Im Interview: Einar Tjelle von der Norwegischen Kirche
OSLO, Norwegen/GENF (LWI) – Das gemeinsame Engagement für die Bewahrung der Schöpfung tage nicht nur Früchte bei der Ernte, sondern auch bei Friedensbemühungen, ist Pfarrer Einar Tjelle überzeugt. Tjelle ist Leiter der Abteilung für Ökumene und Interreligiösen Dialog bei der Norwegischen Kirche und darüber hinaus Leiter des Interreligiösen Klimanetzwerks Norwegen. Im Rahmen der diesjährigen Zeit der Schöpfung berichtet er über die Advocacy-Arbeit seiner Kirche für Klima-Gerechtigkeit und Frieden auf lokaler, nationaler und internationaler Ebene.
In Ihrem Beitrag zu der interdisziplinären Konferenz mit dem Titel „Sustainability and Climate in Religion“ (Nachhaltigkeit, das Klima und Religionen), die im Februar dieses Jahres in Bergen stattgefunden hat, haben Sie über eine „grüne Diapraxis“ gesprochen. Bitte erläutern Sie, was das – insbesondere im norwegischen Kontext – genau bedeutet?
Für die Bewahrung der Schöpfung und das Ringen um Klimagerechtigkeit müssen wir uns gemeinsam einsetzen. Interreligiöse und interdisziplinäre Ansätze sind hier besonders dringend notwendig. „Grüne Diapraxis“ ist das gemeinsame Engagement von ganz unterschiedlichen Parteien, die sich im Bereich Umweltschutz und Spiritualität untereinander austauschen und zusammenarbeiten – und eben gemeinsam Advocacy-Arbeit leisten.

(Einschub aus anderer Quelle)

### src/rtl/xlate_cfg_regs.sv
module xlate_cfg_regs #(
  parameter int unsigned AW   = 26,
  parameter int unsigned BW   = 32,
  parameter int unsigned NREG = 4,
  parameter int unsigned SELW = 4
) (
  input  logic                     clk_i,
  input  logic                     rst_ni,
  input  logic                     we_i,
  input  logic [SELW-1:0]          sel_i,
  input  logic [BW-1:0]            wdata_i,
  output logic [NREG-1:0][AW-1:0]  size_o,
  output logic [NREG-1:0][BW-1:0]  off_o,
  output logic [AW-1:0]            txb_o
);
  import xlate_pkg::*;

  logic [BW-1:0] wdata_al;
  assign wdata_al = BW'(word_align(32'(wdata_i)));

  for (genvar g = 0; g < NREG; g++) begin : g_reg
    always_ff @(posedge clk_i or negedge rst_ni) begin
      if (!rst_ni) begin
        size_o[g] <= '0;
        off_o[g]  <= '0;
      end else if (we_i) begin
        if (sel_i == SELW'(g))        size_o[g] <= wdata_al[AW-1:0];
        if (sel_i == SELW'(NREG + g)) off_o[g]  <= wdata_al;
      end
    end
  end

  always_ff @(posedge clk_i or negedge rst_ni) begin
    if (!rst_ni)                               txb_o <= '0;
    else if (we_i && sel_i == SELW'(2 * NREG)) txb_o <= wdata_al[AW-1:0];
  end
endmodule

### src/rtl/xlate_region_match.sv
module xlate_region_match #(
  parameter int unsigned AW   = 26,
  parameter int unsigned BW   = 32,
  parameter int unsigned NREG = 4,
  parameter int unsigned RW   = 2
) (
  input  logic [NREG-1:0][AW-1:0] size_i,
  input  logic [NREG-1:0][BW-1:0] off_i,
  input  logic [AW-1:0]           addr_i,
  output logic                    hit_o,
  output logic [RW-1:0]           idx_o,
  output logic [BW-1:0]           xaddr_o
);
  localparam int unsigned SW = AW + RW;

  logic [NREG:0][SW-1:0] base;
  logic [NREG-1:0]       match;
  logic [SW-1:0]         addr_ext;

  assign addr_ext = {{RW{1'b0}}, addr_i};
  assign base[0]  = '0;

  // running sums of the window lengths
  for (genvar g = 0; g < NREG; g++) begin : g_win
    assign base[g+1] = base[g] + {{RW{1'b0}}, size_i[g]};
    assign match[g]  = (addr_ext >= base[g]) && (addr_ext < base[g+1]);
  end

  // lowest window wins
  always_comb begin
    hit_o   = 1'b0;
    idx_o   = '0;
    xaddr_o = '0;
    for (int i = NREG - 1; i >= 0; i--) begin
      if (match[i]) begin
        hit_o   = 1'b1;
        idx_o   = RW'(i);
        xaddr_o = off_i[i] + {{(BW-AW){1'b0}}, addr_i - base[i][AW-1:0]};
      end
    end
  end
endmodule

Wenn wir uns auf das konkrete und praktische Handeln konzentrieren, kann das Türen für einen besseren Dialog zwischen den verschiedenen Religionen öffnen. Das Interreligiöse Klimanetzwerk Norwegen hat zum Beispiel an verschiedenen gemeinsamen Erklärungen und Artikeln gearbeitet, zu gemeinschaftlich konzipierten praxisorientierten Tools beigetragen und interreligiöse Pilgerwege organisiert. Außerdem ist es Projektpartner der „Kathedrale der Hoffnung“, die auf die Verschmutzung der Weltmeere durch Plastik aufmerksam macht und Hoffnungszeichen für die Ozeane setzen will.
Die Norwegische Kirche und das Interreligiöse Klimanetzwerk Norwegen haben regelmäßig an den Welt-Klimakonferenzen (COP) teilgenommen und dort Advocacy-Arbeit betrieben. Was haben Sie mit diesem Engagement erreicht – auf nationaler, aber auch auf internationaler Ebene?
Ich glaube, wir senden eine klare Botschaft, wenn wir zu diesen Konferenzen reisen und dort gemeinsam Advocacy-Arbeit leisten. Das machen außer uns nur wenige andere Delegationen. Die norwegische kirchliche Hilfsorganisation Norwegian Church Aid hat maßgeblich zur Organisation und Durchführung der afrikanischen interreligiösen Kundgebung und Demonstration während der COP17 in Durban 2011 beigetragen, die unter dem Motto „We have faith – Act now for climate justice!“ (Wir glauben daran! Jetzt für Klimagerechtigkeit handeln!) stand. Im Laufe der letzten 10 Jahre konnten immer mehr Akteure zu einem interreligiösen Engagement für die Umwelt mobilisiert werden, und es schließen sich laufend weitere Gruppen und Akteure an, die aus ihrem Glauben heraus handeln.
Ein sehr wichtiger Impuls war die Enzyklika „Laudato Si‘“ von Papst Franziskus aus dem Jahr 2015, in der er Politikerinnen und Politiker und alle Glaubenstraditionen weltweit fordert und drängt, und ermutigt. Ich glaube nicht, dass das Pariser Klimaschutzabkommen von 2015, das von allen Vertragsparteien nationale Klimabeiträge, die so genannten „Nationally Determined Contributions“ (NDCs), zur Senkung der Treibhausgasemissionen fordert, ohne die starke Stimme von religiösen Führungspersonen zustande gekommen wäre.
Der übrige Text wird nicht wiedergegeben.